Type II anodizing processes are generally formed by using an electrolytic solution of sulfuric acid at about room temperature and applying a steady state direct current density of at least about 15 amperes per square foot. The process will typically run for about 30 to about 180 minutes depending on the type of aluminum alloy used.
Aluminum and aluminum alloys are generally classified with a four-digit system that is based upon the principal alloying element. For example, the 5000 series generally refers to aluminum alloys that contain magnesium as the principal alloying additive whereas the 6000 series refers to aluminum alloys that contain both magnesium and silicon as the principal alloying additives.
The amount of alloying additive present in the aluminum alloy is generally known to affect the coating quality of the anodizing process. For example, the porous oxide layer produced by anodizing aluminum in sulfuric acid is completely transparent and colorless when produced on high purity aluminum or on aluminum-magnesium alloys or aluminum-magnesium-silicon alloys based on high purity aluminum (aluminum purity greater than or equal to about 97 weight percent). However, when the aluminum is of lower purity, i.e., less than about 97 weight percent aluminum, the resulting anodized film is colored and exhibits low gloss. For example, standard Type II anodizing of a 5000 series aluminum alloy, wherein the magnesium is greater than 3 weight percent, results in a discolored coating. Typically, the discoloration will be gray in color, which is generally dependent on the amounts of alloying additive contained in the aluminum metal. The severity of the discoloration will detract from the aesthetic qualities of the anodized coating and may prevent color finishing through color anodizing techniques such as by addition of pigments or dyes, or by electrodeposition of metals to the base of the pores. Color finishing through color anodizing techniques imparts a very decorative finish both in a satin and a polished surface result.
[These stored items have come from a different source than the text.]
This is an optimization exercise on Yosys and OpenROAD, whose aim is small area, a short achievable clock period and few clock cycles, not a production implementation.
Where RTL was checked, it was by simulation tests only, not by an equivalence proof against the original.
Power is estimated from default activity; no workload was simulated.

Setup of job 6795:
==> flow/design.v (excerpt) <==
module pcwlc_core (
    input  wire        clk,
    input  wire        rst,
    input  wire        host_we,
    input  wire [2:0]  host_addr,
    input  wire [63:0] host_wdata,
    output wire [31:0] status,
    output wire [63:0] res,
    output wire [63:0] res2,
    output wire [31:0] erraddr,
    output reg         port_req,
    output reg         port_we,
    output reg  [1:0]  port_size,     
    output reg  [16:0] port_addr,
    output wire [31:0] port_wdata,
    input  wire        port_ack,
    input  wire [1:0]  port_fail,     
    input  wire [31:0] port_rdata,
    input  wire [63:0] now
);
    localparam [2:0] C_OK      = 3'd0;
    localparam [2:0] C_NOTFND  = 3'd1;
    localparam [2:0] C_ALIGN   = 3'd2;
    localparam [2:0] C_RANGE   = 3'd3;
    localparam [2:0] C_UNSUP   = 3'd4;
    localparam [2:0] C_IOFAIL  = 3'd5;
    localparam [2:0] C_ILLEGAL = 3'd6;
    localparam [4:0] OP_CFG_READ   = 5'h01;
    localparam [4:0] OP_CFG_WRITE  = 5'h02;
    localparam [4:0] OP_FIND_STD   = 5'h03;
    localparam [4:0] OP_FIND_EXT   = 5'h04;
    localparam [4:0] OP_ENABLE     = 5'h05;
    localparam [4:0] OP_DISABLE    = 5'h06;
    localparam [4:0] OP_RETRAIN    = 5'h07;
    localparam [4:0] OP_SET_SPEED  = 5'h08;
    localparam [4:0] OP_READ_STAT  = 5'h09;
    localparam [4:0] OP_WAIT_TRAIN = 5'h0A;
    localparam [4:0] OP_HOT_RESET  = 5'h0B;
    localparam [4:0] OP_SET_BITS   = 5'h0C;
    localparam [4:0] S_IDLE  = 5'd0;
    localparam [4:0] S_FIN   = 5'd1;    
    localparam [4:0] S_CFGR  = 5'd2;
    localparam [4:0] S_CFGW  = 5'd3;
  ...
For scale: about 3300 cells after synthesis, roughly 430 flip-flops, about 0.027 sq mm of cells after synthesis.
Settings: LEC_CHECK=0, CAP_MARGIN=20, CORE_MARGIN=2, CORE_UTILIZATION=50, SETUP_SLACK_MARGIN=4, SLEW_MARGIN=20; clock period 8.0 ns.
standard.sh (not shown) runs the stock make flow with config.mk's settings and CLKGATE_MAP_FILE= SYNTH_SCRIPT=/design/flow/synth_recipe.tcl, a recipe that flattens the netlist after the stock synthesis.
==> flow/flow/run.sh <==
#!/bin/bash
# Layout flow: the standard flow (standard.sh: the standard synthesis,
# then ORFS to the routed layout) with two layout settings changed:
#  - the port buffers are buf_1 cells instead of the delay buffers that
#    buffer_ports picks by default; timing repair upsizes the ones on
#    critical paths;
#  - the resizer may change a cell's footprint when it sizes cells
#    (MATCH_CELL_FOOTPRINT=0), so timing repair can upsize freely.
# The output of the whole run goes to standard.log in the work folder; ORFS
# keeps each step's log under orfs/logs/.
set -euo pipefail
bash standard.sh MATCH_CELL_FOOTPRINT=0 \
    "BUFFER_PORTS_ARGS=-buffer_cell sky130_fd_sc_hd__buf_1" \
    finish > standard.log 2>&1
Per the final summary, job 6795 finished and its layout is clean on timing, DRC and antenna.
Testbench counts of job 6795, summed over its fixed seeds: cycles 67,760.
For job 6439, these inputs were changed with respect to job 6795:
Settings: CORE_UTILIZATION changed from 50 to 40; SETUP_SLACK_MARGIN changed from 4 to 4.5.
Results
- Endpoint arrival time on the critical path in job 6439 is 0.17 ns below job 6795.
- Route | job 6439 vs job 6795 | wire longer in job 6439
- Changes observed in job 6439 relative to job 6795: proportion of power drawn by flip-flops and latches has decreased, met1 track demand over resource has decreased, via count has increased.
> inputs changed (job 6439 -> job 9662)
Settings: GPL_ROUTABILITY_DRIVEN: unset -> 0; SETUP_SLACK_MARGIN: 4.5 -> 4; PLACE_DENSITY: unset -> 0.75.
Results
As far as clock power is concerned, job 6439 and job 9662 perform about the same. Leakage power of the design: job 9662 lower than job 6439. Sequential cell area share sits higher in job 9662 than in job 6439. Diff job 6439 -> job 9662 | required arrival time at the worst endpoint | increase of 0.02 ns. On met1 track demand over resource: job 9662 sits below job 6439. Compared with job 6439, job 9662 shows a largest fanout on the critical path that is 2 higher. When job 9662 is set beside job 6439, its final wirelength turns out to be 6.6% smaller. The lower register-to-register slack of job 6439 and job 9662 is in job 9662.
Relative to job 9662, the following input files were edited for job 1494:
Settings: a deleted GPL_ROUTABILITY_DRIVEN that had been 0; a deleted PLACE_DENSITY that had been 0.75.
==> flow/flow/run.sh <==
#!/bin/bash
# Layout flow: the standard flow (standard.sh: the standard synthesis,
# then ORFS to the routed layout) with two layout settings changed:
#  - the port buffers are buf_4 cells instead of the delay buffers that
#    buffer_ports picks by default;
#  - the resizer may change a cell's footprint when it sizes cells
#    (MATCH_CELL_FOOTPRINT=0), so timing repair can upsize freely.
# The output of the whole run goes to standard.log in the work folder; ORFS
# keeps each step's log under orfs/logs/.
set -euo pipefail
bash standard.sh MATCH_CELL_FOOTPRINT=0 \
    "BUFFER_PORTS_ARGS=-buffer_cell sky130_fd_sc_hd__buf_4" \
    finish > standard.log 2>&1
--- outcome ---
Looking at time the final worst path needs with I/O delays and setup across job 9662 and job 1494, the one that comes out lower is job 1494.
On number of standard cells in the layout, taps in and fillers out, job 9662 and job 1494 are neck and neck.
Compared with job 9662, the detailed router inserted fewer vias in job 1494.
Peak fanout along the critical path: higher on job 9662
Route | job 1494 vs job 9662 | wire longer in job 1494
Job 1494 vs job 9662 — worst-case setup margin in the final layout rose 0.022 ns.
On area occupied by multi-input gates, job 9662 and job 1494 are neck and neck.
Compared with job 9662, job 1494 shows power higher by 1.7%.
Maximum number of pins on one net before global-route repair ended up 15 lower on job 1494 than on job 9662.
Comparing job 9662 and job 1494, proportion of cell area occupied by registers is higher on job 9662.
Compared with job 9662, job 1494 shows a total global routing track utilization that is 1.7 points higher.
From an optimization exercise on the open Yosys and OpenROAD flow, aimed at small area; shortcuts taken in it are not production practice. In this exercise RTL edits were held to simulation tests only and were not proved equivalent to the original. Power figures rest on the tool's default switching activity, not on a simulated workload.

==> build 77 <==
Design ggcodec, start of the top module:
module ggcodec (
  input  wire        clk,
  input  wire        rst,         
  input  wire        start,       
  input  wire [3:0]  cmd,         
  input  wire [71:0] code_in,     
  input  wire [3:0]  len_in,
  input  wire [31:0] addr_in,
  input  wire [31:0] val_in,
  input  wire [31:0] cmp_in,
  input  wire        cmpp_in,
  output reg  [1:0]  status,
  output wire [23:0] r_addr,
  output wire [15:0] r_val,
  output wire [7:0]  r_cmp,
  output wire        r_hascmp,
  output wire [71:0] r_code,      
  output wire [3:0]  r_len
);
==> flow/config.mk <==
export PLATFORM = sky130hd
export DESIGN_NAME = ggcodec
export DESIGN_NICKNAME = ggcodec
export VERILOG_FILES = /design/flow/design.v
export SDC_FILE = /design/flow/constraint.sdc
export NUM_CORES = 4
export LEC_CHECK = 0
export CAP_MARGIN = 20
export CORE_MARGIN = 2
export CORE_UTILIZATION = 35
export SLEW_MARGIN = 20
==> flow/constraint.sdc <==
create_clock -name core_clock -period 8.0 [get_ports {clk}]
set_input_delay 1.6000 -clock core_clock [delete_from_list [all_inputs] [get_ports {clk}]]
set_output_delay 1.6000 -clock core_clock [all_outputs]
set_load 0.01 [all_outputs]
standard.sh (not shown) runs the stock make flow with config.mk's settings and CLKGATE_MAP_FILE= SYNTH_SCRIPT=/design/flow/synth_recipe.tcl, a recipe that flattens the netlist after the stock synthesis.
==> flow/flow/run.sh <==
#!/bin/bash
# Own layout flow: the standard layout, except that synthesis maps the
# logic with an area-only ABC script (flow/synth.tcl, flow/area.abc) and
# the port buffers are the smallest buffer. Each step's full output goes
# to a log file of its own in the work folder.
set -euo pipefail
W=$(pwd)
export AREA_ABC_SCRIPT=$W/flow/area.abc
# The synthesis script must be synth_recipe.tcl's, with only abc changed.
diff <(tail -n +2 synth_recipe.tcl) <(grep -v '^#' flow/synth.tcl | sed -n '/^source/,$p') > diff_synth.log 2>&1 || true
bash standard.sh SYNTH_SCRIPT=$W/flow/synth.tcl ADDER_MAP_FILE= synth > synth.log 2>&1
bash standard.sh SYNTH_SCRIPT=$W/flow/synth.tcl ADDER_MAP_FILE= \
  "BUFFER_PORTS_ARGS=-buffer_cell sky130_fd_sc_hd__buf_1" finish > layout.log 2>&1
==> flow/flow/area.abc <==
strash
dch -f
amap
strash
dch -f
amap
topo
==> flow/flow/synth.tcl <==
# synth_recipe.tcl with an area-only ABC mapping: every abc call of ORFS's
# synthesis script gets flow/area.abc as its script (no buffering or
# sizing for delay; the placer repairs slew and capacitance).
proc synth {args} { yosys synth -nofsm -noshare {*}$args }
proc abc {args} {
  set i [lsearch -exact $args -script]
  if { $i >= 0 } { lset args [expr {$i + 1}] $::env(AREA_ABC_SCRIPT) }
  set j [lsearch -exact $args -D]
  if { $j >= 0 } { set args [lreplace $args $j [expr {$j + 1}]] }
  set k [lsearch -exact $args -constr]
  if { $k >= 0 } { set args [lreplace $args $k [expr {$k + 1}]] }
  yosys abc {*}$args
}
source $::env(SCRIPTS_DIR)/synth.tcl
# left out here: clear keep_hierarchy, flatten, clean up, hide names made inside functions, write 1_2_yosys.v
==> inputs of trial 42, as changes to build 77 <==
--- a/flow/design.v
+++ b/flow/design.v
@@ -1,10 +1,11 @@
 module gg_scramble (
   input  wire [1:0]  sys,
   input  wire        long,
+  input  wire        en,
   input  wire [23:0] a,
   input  wire [15:0] v,
   input  wire [7:0]  c,
   output wire [39:0] s
 );
   wire [3:0] a0 = {v[7], v[2:0]};
   wire [3:0] a1 = {a[7], v[6:4]};
@@ -37,72 +38,58 @@
   wire [3:0] d4 = a[3:0];
   wire [3:0] d5 = ~a[15:12];
   wire [7:0] dx = c ^ 8'hBA;
   wire [7:0] dr = {dx[5:0], dx[7:6]};    
   wire [3:0] d6 = dr[7:4];
   wire [3:0] d7 = dr[7:4] ^ 4'h8;
   wire [3:0] d8 = dr[3:0];
-  reg [3:0] n [0:7];
-  integer i;
-  always @* begin
-    case (sys)
-      2'd0: begin n[0]=a0; n[1]=a1; n[2]=a2; n[3]=a3; n[4]=a4; n[5]=a5; n[6]=a6; n[7]=a7; end
-      2'd1: begin n[0]=b0; n[1]=b1; n[2]=b2; n[3]=b3; n[4]=b4; n[5]=b5; n[6]=b6; n[7]=b7; end
-      2'd2: begin n[0]=c0[3:0]; n[1]=c1[3:0]; n[2]=c2[3:0]; n[3]=c3[3:0];
-                  n[4]=c4[3:0]; n[5]=c5[3:0]; n[6]=c6[3:0]; n[7]=c7[3:0]; end
-      default: begin n[0]=d0; n[1]=d1; n[2]=d2; n[3]=d3; n[4]=d4; n[5]=d5; n[6]=d6; n[7]=d7; end
-    endcase
-  end
-  wire [7:0] hi_c = {c7[4], c6[4], c5[4], c4[4], c3[4], c2[4], c1[4], c0[4]};
-  wire [7:0] hi   = sys[0] ? {4'd0, d8} : hi_c;
-  genvar k;
-  generate
-    for (k = 0; k < 8; k = k + 1) begin : g_slot
-      assign s[5*k +: 5] = {hi[k], n[k]};
-    end
-  endgenerate
+  wire sa = en && sys == 2'd0;
+  wire sb = en && sys == 2'd1;
+  wire sc = en && sys == 2'd2;
+  wire sd = en && sys == 2'd3;
+  wire [39:0] s_a = {long, a7, 1'b0, a6, 1'b0, a5, 1'b0, a4, 1'b0, a3, 1'b0, a2, 1'b0, a1, 1'b0, a0};
+  wire [39:0] s_b = {long, b7, 1'b0, b6, 1'b0, b5, 1'b0, b4, 1'b0, b3, 1'b0, b2, 1'b0, b1, 1'b0, b0};
+  wire [39:0] s_c = {c7, c6, c5, c4, c3, c2, c1, c0};
+  wire [39:0] s_d = {long, d7, 1'b0, d6, 1'b0, d5, 1'b0, d4, d8[3], d3, d8[2], d2, d8[1], d1, d8[0], d0};
+  assign s = ({40{sa}} & s_a) | ({40{sb}} & s_b) | ({40{sc}} & s_c) | ({40{sd}} & s_d);
 endmodule
 module gg_unscramble (
   input  wire [1:0]  sys,
   input  wire        long,
+  input  wire        en,
   input  wire [39:0] s,
-  output reg  [23:0] a,
-  output reg  [15:0] v,
-  output reg  [7:0]  c
+  output wire [23:0] a,
+  output wire [15:0] v,
+  output wire [7:0]  c
 );
   wire [3:0] n0 = s[3:0],   n1 = s[8:5],   n2 = s[13:10], n3 = s[18:15];
   wire [3:0] n4 = s[23:20], n5 = s[28:25], n6 = s[33:30], n7 = s[38:35];
   wire [4:0] N0 = s[4:0],   N1 = s[9:5],   N2 = s[14:10], N3 = s[19:15];
   wire [4:0] N4 = s[24:20], N5 = s[29:25], N6 = s[34:30], N7 = s[39:35];
   wire [3:0] n8 = {s[19], s[14], s[9], s[4]};
   wire [7:0] dr = {n8[1:0], n6, n8[3:2]} ^ 8'hBA;
-  always @* begin
-    case (sys)
-      2'd0: begin
-        a = {9'd0, n3[2:0], n4[3], n5[2:0], n1[3], n2[2:0], n3[3], n4[2:0]};
-        v = {8'd0, n0[3], n1[2:0], long ? n7[3] : n5[3], n0[2:0]};
-        c = long ? {n6[3], n7[2:0], n5[3], n6[2:0]} : 8'd0;
-      end
-      2'd1: begin
-        a = {n4[1:0], n5[3:2], n6[1:0], n7[3:2], n2, n7[1:0], n4[3:2], n3, n5[1:0], n6[3:2]};
-        v = {8'd0, n0, n1};
-        c = 8'd0;
-      end
-      2'd2: begin
-        a = {N3[3:0], N4[4:1], N1[1:0], N2, N3[4], N6[2:0], N7};
-        v = {N5[0], N6[4:3], N4[0], N5[4:1], N0, N1[4:2]};
-        c = 8'd0;
-      end
-      default: begin
-        a = {8'd0, ~n5, n2, n3, n4};
-        v = {8'd0, n0, n1};
-        c = long ? dr : 8'd0;
-      end
-    endcase
-  end
+  wire sa  = en && sys == 2'd0;
+  wire sb  = en && sys == 2'd1;
+  wire sc  = en && sys == 2'd2;
+  wire sd  = en && sys == 2'd3;
+  wire sa8 = sa && long;
+  wire sa6 = sa && !long;
+  wire sd9 = sd && long;
+  wire [23:0] a_a = {9'd0, n3[2:0], n4[3], n5[2:0], n1[3], n2[2:0], n3[3], n4[2:0]};
+  wire [23:0] a_b = {n4[1:0], n5[3:2], n6[1:0], n7[3:2], n2, n7[1:0], n4[3:2], n3, n5[1:0], n6[3:2]};
+  wire [23:0] a_c = {N3[3:0], N4[4:1], N1[1:0], N2, N3[4], N6[2:0], N7};
+  wire [23:0] a_d = {8'd0, ~n5, n2, n3, n4};
+  wire [15:0] v_a = {8'd0, n0[3], n1[2:0], 1'b0, n0[2:0]};
+  wire [15:0] v_bd = {8'd0, n0, n1};
+  wire [15:0] v_c = {N5[0], N6[4:3], N4[0], N5[4:1], N0, N1[4:2]};
+  wire [7:0]  c_a = {n6[3], n7[2:0], n5[3], n6[2:0]};
+  assign a = ({24{sa}} & a_a) | ({24{sb}} & a_b) | ({24{sc}} & a_c) | ({24{sd}} & a_d);
+  assign v = ({16{sa}} & v_a) | ({16{sb || sd}} & v_bd) | ({16{sc}} & v_c) |
+             {12'd0, (sa8 && n7[3]) || (sa6 && n5[3]), 3'd0};
+  assign c = ({8{sa8}} & c_a) | ({8{sd9}} & dr);
 endmodule
 module gg_char_decode (input wire [1:0] sys, input wire [7:0] ch, output wire [4:0] idx, output wire ok);
   wire new_n17, new_n18, new_n19, new_n20, new_n21, new_n22, new_n23, new_n24, new_n25, new_n26, new_n27, new_n28, new_n29, new_n30, new_n31, new_n32, new_n33, new_n34, new_n35, new_n36, new_n37, new_n38, new_n39, new_n40, new_n41, new_n42, new_n43, new_n44, new_n45, new_n46, new_n47, new_n48, new_n49, new_n50, new_n51, new_n52, new_n53, new_n54, new_n55, new_n56, new_n57, new_n58, new_n59, new_n60, new_n61, new_n62, new_n63, new_n64, new_n65, new_n66, new_n67, new_n68, new_n69, new_n70, new_n71, new_n72, new_n73, new_n74, new_n75, new_n76, new_n77, new_n78, new_n79, new_n80, new_n81, new_n82, new_n83, new_n84, new_n85, new_n86, new_n87, new_n88, new_n90, new_n91, new_n92, new_n93, new_n94, new_n95, new_n96, new_n97, new_n98, new_n99, new_n100, new_n101, new_n102, new_n103, new_n104, new_n105, new_n106, new_n107, new_n108, new_n109, new_n110, new_n111, new_n112, new_n113, new_n114, new_n116, new_n117, new_n118, new_n119, new_n120, new_n121, new_n122, new_n123, new_n124, new_n125, new_n126, new_n127, new_n128, new_n129, new_n130, new_n131, new_n132, new_n133, new_n135, new_n136, new_n137, new_n138, new_n139, new_n140, new_n141, new_n142, new_n143, new_n144, new_n145, new_n146, new_n147, new_n148, new_n150;
   assign new_n17 = ch[0] & ~ch[1];
   assign new_n18 = ~ch[2] & ~ch[4];
   assign new_n19 = ~ch[1] & new_n18;
   assign new_n20 = ~ch[3] & ~ch[4];
@@ -509,49 +496,48 @@
     case (sys)
       SYS_A:   raw_ok = a_hi0 && addr_in[23:15] == 9'd0 && v_hi0 && v_b0 && c_ok;
       SYS_B:   raw_ok = !cmpp_in && a_hi0 && v_hi0 && v_b0;
       SYS_C:   raw_ok = !cmpp_in && a_hi0 && v_hi0;
       default: raw_ok = a_hi0 && addr_in[23:16] == 8'd0 && v_hi0 && v_b0 && c_ok;
     endcase
   end
-  wire [39:0] s_scr;
+  wire [39:0] s_raw;
   gg_scramble u_scr (
-    .sys (sys), .long (cmpp_in),
+    .sys (sys), .long (cmpp_in), .en (!text_in),
     .a (addr_in[23:0]), .v (val_in[15:0]), .c (cmp_in[7:0]),
-    .s (s_scr)
+    .s (s_raw)
   );
-  wire [39:0] s_raw = {(sys == SYS_C) ? s_scr[39] : cmpp_in, s_scr[38:0]};
   wire valid = text_in ? (text_ok && (op[1] ? tag_ok : 1'b1)) : raw_ok;
   reg [39:0] s_q;
   reg [1:0]  sys_q;
   reg        text_q;        
   always @(posedge clk) begin
     if (rst)
       status <= 2'd0;
     else if (start)
       status <= {~valid, valid | text_in};
   end
   always @(posedge clk) begin
     if (start) begin
-      s_q    <= text_in ? s_txt : s_raw;
+      s_q    <= ({40{text_in}} & s_txt) | s_raw;
       sys_q  <= sys;
       text_q <= ~(op[1] ^ op[0]);
     end
   end
   wire long_q = (sys_q != SYS_C) && s_q[39];
   wire ok     = status == 2'd1;
   wire txt_en = ok && text_q;
   wire raw_en = ok && !text_q;
   wire [23:0] u_a;
   wire [15:0] u_v;
   wire [7:0]  u_c;
-  gg_unscramble u_uns (.sys (sys_q), .long (long_q), .s (s_q), .a (u_a), .v (u_v), .c (u_c));
-  assign r_addr   = raw_en ? u_a : 24'd0;
-  assign r_val    = raw_en ? u_v : 16'd0;
-  assign r_cmp    = raw_en ? u_c : 8'd0;
+  gg_unscramble u_uns (.sys (sys_q), .long (long_q), .en (raw_en), .s (s_q), .a (u_a), .v (u_v), .c (u_c));
+  assign r_addr   = u_a;
+  assign r_val    = u_v;
+  assign r_cmp    = u_c;
   assign r_hascmp = ok && long_q;
   reg [3:0] t_len;
   always @* begin
     case (sys_q)
       SYS_A:   t_len = long_q ? 4'd8 : 4'd6;
       SYS_B:   t_len = 4'd8;
       SYS_C:   t_len = 4'd8;
==> flow/flow/area.abc (replaced) <==
strash
dch -f
amap -F 16 -A 64 -C 4000
strash
dch -f
amap -F 16 -A 64 -C 4000
topo
Settings changed: CTS_BUF_LIST set to sky130_fd_sc_hd__clkbuf_8.
==> results.py <==
metrics = {
    "pwr": {
        "p_per_area_nw_per_um2": 107,
        "netSwitchingFraction": 0.519,
    },
    "critical_path": {
        "critPathMaxFanout": 33,
        "rr_startpoint": "status[1]$_SDFFE_PP0P_",
        "path_cells": "buf_4 -> clkinv_1 -> nor2_1 -> clkinv_1 -> o21ai_0 -> o21ai_0 -> buf_4 -> nor2_1 -> o211ai_1 -> o32ai_1 -> clkinv_1 -> a222oi_1 -> nor3_1 -> buf_1",
    },
    "drt": {
        "wirelength_mm": 52.6,
    },
    "outcome": {
        "status": "timing/DRC/antenna clean",
    },
    "timing": {
        "tightest_slew_ns": 1.02,
        "fin_crit_sh": 0.713,
    },
    "grt": {
        "grt_pass1_wl_mm": 79.7,
    },
}
-- figures above: trial 42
Also, when anodizing aluminum alloys containing greater than 3% magnesium there is a reduction in surface gloss. Studies suggest that surface roughness increases during the anodizing process because magnesium reacts faster than aluminum in the sulfuric acid anodizing bath. At magnesium alloy additive levels less than 3%, the effect on surface roughness (gloss) is minimal and less pronounced. However, aluminum alloys containing magnesium alloying additive levels greater than 3%, the effect on gloss is more pronounced. Reducing the initial surface roughness of the aluminum alloy part to be anodized fails to compensate for the reduction in gloss. For example, conventionally anodizing (Type II) an aluminum alloy containing about 5% magnesium at a current density of 15 amperes per square foot that had been mechanically polished to a surface roughness less than about 100 nanometers resulted in a 20-micrometer thick oxide film exhibiting a surface roughness of about 500 nanometers. The resulting aluminum alloy oxide layer was grayish in color and exhibited low gloss characteristics.